Improved Protocols and Hardness Results for the Two-Player Cryptogenography Problem

TL;DR

This paper advances the understanding of the two-player cryptogenography problem by establishing tighter bounds on success probabilities, introducing a new formulation as a vector splitting game, and developing automated methods to design and verify protocols.

Contribution

It provides improved success probability bounds, a novel game-theoretic formulation, and an automated approach for protocol design and verification.

Findings

Hardness bound improved to 0.3672

Lower bound for success probability increased to 0.3384

Automated game tree search yields better protocols

Abstract

The cryptogenography problem, introduced by Brody, Jakobsen, Scheder, and Winkler (ITCS 2014), is to collaboratively leak a piece of information known to only one member of a group (i)~without revealing who was the origin of this information and (ii)~without any private communication, neither during the process nor before. Despite several deep structural results, even the smallest case of leaking one bit of information present at one of two players is not well understood. Brody et al.\ gave a 2-round protocol enabling the two players to succeed with probability $1/3$ and showed the hardness result that no protocol can give a success probability of more than~$3/8$. In this work, we show that neither bound is tight.
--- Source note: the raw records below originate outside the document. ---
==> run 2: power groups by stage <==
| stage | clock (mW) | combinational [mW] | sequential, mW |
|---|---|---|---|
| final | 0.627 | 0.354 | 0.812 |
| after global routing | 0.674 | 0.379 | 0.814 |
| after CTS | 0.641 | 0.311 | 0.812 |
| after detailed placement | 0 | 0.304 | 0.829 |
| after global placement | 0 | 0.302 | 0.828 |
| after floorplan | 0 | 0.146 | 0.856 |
[config.mk]
export PLATFORM = sky130hd
export DESIGN_NAME = ibex_instr_mem_responder
export DESIGN_NICKNAME = d
export VERILOG_FILES = /design/src/rtl/ibex_instr_mem_responder.sv
export SDC_FILE = /design/constraint.sdc
export NUM_CORES = 1
export LEC_CHECK = 0
export ABC_AREA = 1
export CORE_MARGIN = 2
export CORE_UTILIZATION = 43
export CTS_CLUSTER_DIAMETER = 200
export DETAILED_ROUTE_END_ITERATION = 12
export PLACE_DENSITY = 0.74
export RECOVER_POWER = 100
export SYNTH_ARGS = -nofsm -noshare
export SYNTH_HDL_FRONTEND = slang
export SYNTH_SLANG_ARGS = --single-unit
[constraint.sdc]
create_clock -name clk_i -period 2.35 [get_ports clk_i]
set_input_delay 0.47 -clock clk_i [delete_from_list [all_inputs] [get_ports clk_i]]
set_output_delay 0.47 -clock clk_i [all_outputs]
set_load 0.1 [all_outputs]
[config.mk]
export PLATFORM = sky130hd
export DESIGN_NAME = present_key_sched_flat
export DESIGN_NICKNAME = d
export VERILOG_FILES = /design/src/rtl/present_key_sched_if.sv /design/src/rtl/present_key_sched.sv /design/src/flat_wrapper.sv
export SDC_FILE = /design/constraint.sdc
export NUM_CORES = 1
export LEC_CHECK = 0
export CAP_MARGIN = 20
export CORE_MARGIN = 2
export CORE_UTILIZATION = 43
export DETAILED_ROUTE_END_ITERATION = 8
export GPL_ROUTABILITY_DRIVEN = 1
export PLACE_DENSITY = 0.84
export SLEW_MARGIN = 5
export SYNTH_ARGS = -nofsm -noshare
export SYNTH_HDL_FRONTEND = slang
export SYNTH_SLANG_ARGS = --single-unit
[constraint.sdc]
create_clock -name clk -period 2.7 [get_ports clk]
set_clock_uncertainty 0.2 [all_clocks]
set_input_delay 0.405 -clock clk [delete_from_list [all_inputs] [get_ports clk]]
set_output_delay 0.405 -clock clk [all_outputs]
set_load 0.005 [all_outputs]
[src/rtl/present_key_sched_if.sv]
// Key-load / round-key stream bundle for the PRESENT-80 key schedule.
// The master is the consumer/loader side and the slave is the key-schedule engine.
interface present_key_sched_if;
  logic        key_load;
  logic [79:0] key_in;
  logic        rk_ready;
  logic        rk_valid;
  logic [63:0] rk_out;
  logic [4:0]  rk_round;
  logic        rk_last;
  logic        busy;

  modport master (
    output key_load, key_in, rk_ready,
    input  rk_valid, rk_out, rk_round, rk_last, busy
  );

  modport slave (
    input  key_load, key_in, rk_ready,
    output rk_valid, rk_out, rk_round, rk_last, busy
  );
endinterface

[src/rtl/present_key_sched.sv]
// PRESENT-80 key schedule: loads an 80-bit key and streams round keys K1..K32
// over valid/ready. All outputs come straight from state registers.

module mini_sub (
  input  logic [3:0] i_x,
  output logic [3:0] o_y
);
  always_comb begin
    case (i_x)
      4'h0: o_y = 4'hC;  4'h1: o_y = 4'h5;  4'h2: o_y = 4'h6;  4'h3: o_y = 4'hB;
      4'h4: o_y = 4'h9;  4'h5: o_y = 4'h0;  4'h6: o_y = 4'hA;  4'h7: o_y = 4'hD;
      4'h8: o_y = 4'h3;  4'h9: o_y = 4'hE;  4'hA: o_y = 4'hF;  4'hB: o_y = 4'h8;
      4'hC: o_y = 4'h4;  4'hD: o_y = 4'h7;  4'hE: o_y = 4'h1;  default: o_y = 4'h2;
    endcase
  end
endmodule
--- config.mk ---
export PLATFORM = sky130hd
export DESIGN_NAME = reg_file
export DESIGN_NICKNAME = d
export VERILOG_FILES = /design/src/rtl/reg_file_pkg.sv /design/src/rtl/reg_file_read_port.sv /design/src/rtl/reg_file.sv
export SDC_FILE = /design/constraint.sdc
export NUM_CORES = 2
export LEC_CHECK = 0
export ABC_CLOCK_PERIOD_IN_PS = 76600
export BUFFER_PORTS_ARGS = -buffer_cell sky130_fd_sc_hd__buf_4
export CORE_ASPECT_RATIO = 0.75
export CORE_MARGIN = 2
export CORE_UTILIZATION = 48
export CTS_BUF_LIST = sky130_fd_sc_hd__clkbuf_4
export CTS_CLUSTER_SIZE = 24
export DETAILED_ROUTE_END_ITERATION = 8
export PLACE_DENSITY_LB_ADDON = 0.15
export SYNTH_ARGS = -nofsm -noshare
export SYNTH_HDL_FRONTEND = slang
export SYNTH_HIERARCHICAL = 1
export SYNTH_SLANG_ARGS = --single-unit
--- constraint.sdc ---
create_clock -name clk -period 76.6 [get_ports clk]
set_clock_uncertainty 0.15 [all_clocks]
set_input_delay 15.32 -clock clk [delete_from_list [all_inputs] [get_ports clk]]
set_output_delay 15.32 -clock clk [all_outputs]
set_load 0.05 [all_outputs]
--- src/rtl/uart_pkg.sv ---
// Shared types and sizing helpers for the UART transmit path.
package uart_pkg;

    typedef enum logic [2:0] {
        ST_IDLE,
        ST_START,
        ST_DATA,
        ST_PARITY,
        ST_STOP
    } tx_state_t;

    localparam logic LINE_IDLE = 1'b1;

    // Both helpers return at least 1 so a degenerate parameter never yields a zero-width vector.
    function automatic int cnt_width(input int clks_per_bit);
        return ($clog2(clks_per_bit) < 1) ? 1 : $clog2(clks_per_bit);
    endfunction

    function automatic int idx_width(input int data_bits);
        return ($clog2(data_bits) < 1) ? 1 : $clog2(data_bits);
    endfunction

endpackage

--- src/rtl/uart_xmit_controller_parity.sv ---
// Running parity accumulator; XORs Din in on each Enable, cleared by Reset.
module Xmit_ParityGenerator (
    input  logic Clock,
    input  logic Reset,
    input  logic Enable,
    input  logic Din,
    output logic Parity
);

    always_ff @(posedge Clock or posedge Reset) begin
        if (Reset) begin
            Parity <= 1'b0;
        end else if (Enable) begin
            Parity <= Parity ^ Din;
        end
    end

endmodule
[src/rtl/keypad4x4_emulator.sv]
// Responder side of a 4x4 matrix keypad: closes the requested switch for a
// number of scan passes (with optional contact bounce), then releases it.
module keypad4x4_emulator
  import keypad_pkg::*;
#(
  parameter int unsigned BOUNCE_SCANS  = 2,
  parameter int unsigned HOLD_SCANS    = 8,
  parameter int unsigned RELEASE_SCANS = 4,
  parameter int unsigned TIMEOUT_CLKS  = 65535
) (
  input  logic             clk,
  input  logic             reset_n,
  input  logic [LINES-1:0] col,
  output logic [LINES-1:0] row,
  input  logic [KEY_W-1:0] key_code,
  input  logic             req_valid,
  output logic             req_ready,
  output logic             key_active,
  output logic             done,
  output logic             timeout
);

  localparam int unsigned CNT_W = scan_cnt_width(BOUNCE_SCANS, HOLD_SCANS, RELEASE_SCANS);
  localparam int unsigned WD_W  = $clog2(TIMEOUT_CLKS + 1);

  localparam logic [CNT_W-1:0] BOUNCE_LAST  = CNT_W'(BOUNCE_SCANS - 1);
  localparam logic [CNT_W-1:0] HOLD_LAST    = CNT_W'(HOLD_SCANS - 1);
  localparam logic [CNT_W-1:0] RELEASE_LAST = CNT_W'(RELEASE_SCANS - 1);
  localparam logic [WD_W-1:0]  WD_LAST      = WD_W'(TIMEOUT_CLKS - 1);

  localparam state_e FIRST_STATE = (BOUNCE_SCANS == 0) ? HOLD : BOUNCE;

  state_e           state_q;
  key_code_t        kc_q;
  logic [CNT_W-1:0] cnt_q;
  logic [WD_W-1:0]  wd_q;
  logic             key_active_q;
  logic             req_ready_q;
  logic             done_q;
  logic             timeout_q;
  logic             scan_edge_c;

  scan_edge_detect u_edge (
    .clk         (clk),
    .reset_n     (reset_n),
    .col_i       (col),
    .col_sel_i   (kc_q.col),
    .scan_edge_c (scan_edge_c)
  );

  // Press sequencer: counts scan edges of the key column per phase, with a
  // watchdog that aborts when the scanner stops driving that column.
  always_ff @(posedge clk or negedge reset_n) begin
    if (!reset_n) begin
      state_q      <= IDLE;
      kc_q         <= '0;
      cnt_q        <= '0;
      wd_q         <= '0;
      key_active_q <= 1'b0;
      req_ready_q  <= 1'b1;
      done_q       <= 1'b0;
      timeout_q    <= 1'b0;
    end else begin
      done_q <= 1'b0;
      unique case (state_q)
        IDLE: begin
          if (req_valid && req_ready_q) begin
            kc_q.row     <= key_code[ROW_MSB:ROW_LSB];
            kc_q.col     <= key_code[COL_MSB:COL_LSB];
            cnt_q        <= '0;
            wd_q         <= '0;
            timeout_q    <= 1'b0;
            req_ready_q  <= 1'b0;
            key_active_q <= 1'b1;
            state_q      <= FIRST_STATE;
          end
        end
        default: begin
          if (scan_edge_c) begin
            wd_q  <= '0;
            cnt_q <= cnt_q + 1'b1;
            case (state_q)
              BOUNCE: begin
                if (cnt_q == BOUNCE_LAST) begin
                  state_q      <= HOLD;
                  cnt_q        <= '0;
                  key_active_q <= 1'b1;
                end else begin
                  key_active_q <= ~key_active_q;
                end
              end
              HOLD: begin
                if (cnt_q == HOLD_LAST) begin
                  state_q      <= RELEASE;
                  cnt_q        <= '0;
                  key_active_q <= 1'b0;
                end
              end
              RELEASE: begin
                if (cnt_q == RELEASE_LAST) begin
                  state_q     <= IDLE;
                  cnt_q       <= '0;
                  done_q      <= 1'b1;
                  req_ready_q <= 1'b1;
                end
              end
              default: ;
            endcase
          end else if (wd_q == WD_LAST) begin
            state_q      <= IDLE;
            cnt_q        <= '0;
            wd_q         <= '0;
            key_active_q <= 1'b0;
            timeout_q    <= 1'b1;
            done_q       <= 1'b1;
            req_ready_q  <= 1'b1;
          end else begin
            wd_q <= wd_q + 1'b1;
          end
        end
      endcase
    end
  end

  // Switch model: zero-latency path from the raw column drive to the row.
  always_comb begin
    row = IDLE_LINES;
    if (key_active_q && !col[kc_q.col]) begin
      row[kc_q.row] = 1'b0;
    end
  end

  assign req_ready  = req_ready_q;
  assign key_active = key_active_q;
  assign done       = done_q;
  assign timeout    = timeout_q;

endmodule
[config.mk]
export PLATFORM = sky130hd
export DESIGN_NAME = keypad4x4_emulator
export DESIGN_NICKNAME = d
export VERILOG_FILES = /design/src/rtl/keypad_pkg.sv /design/src/rtl/scan_edge_detect.sv /design/src/rtl/keypad4x4_emulator.sv
export SDC_FILE = /design/constraint.sdc
export NUM_CORES = 1
export LEC_CHECK = 0
export ABC_CLOCK_PERIOD_IN_PS = 2900
export CORE_AREA = 10 10 73 75
export DETAILED_ROUTE_END_ITERATION = 12
export DIE_AREA = 0 0 83 85
export GPL_ROUTABILITY_DRIVEN = 0
export PLACE_DENSITY = 0.88
export SLEW_MARGIN = 40
export SYNTH_ARGS = -nofsm -noshare
export SYNTH_HDL_FRONTEND = slang
export SYNTH_SLANG_ARGS = --single-unit
[constraint.sdc]
create_clock -name clk -period 2.9 [get_ports clk]
set_clock_uncertainty 0.15 [all_clocks]
set_input_delay 0.725 -clock clk [delete_from_list [all_inputs] [get_ports clk]]
set_output_delay 0.725 -clock clk [all_outputs]
set_load 0.01 [all_outputs]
Our new hardness result, obtained by a different application of the concavity method used also in the previous work, states that a success probability better than 0.3672 is not possible. Using both theoretical and numerical approaches, we improve the lower bound to $0.3384$, that is, give a protocol leading to this success probability. To ease the design of new protocols, we prove an equivalent formulation of the cryptogenography problem as solitaire vector splitting game. Via an automated game tree search, we find good strategies for this game. We then translate the splits that occurred in this strategy into inequalities relating position values and use an LP solver to find an optimal solution for these inequalities. This gives slightly better game values, but more importantly, it gives a more compact representation of the protocol and a way to easily verify the claimed quality of the protocol. These improved bounds, as well as the large sizes and depths of the improved protocols we find, suggests that finding good protocols for the cryptogenography problem as well as understanding their structure are harder than what the simple problem formulation suggests.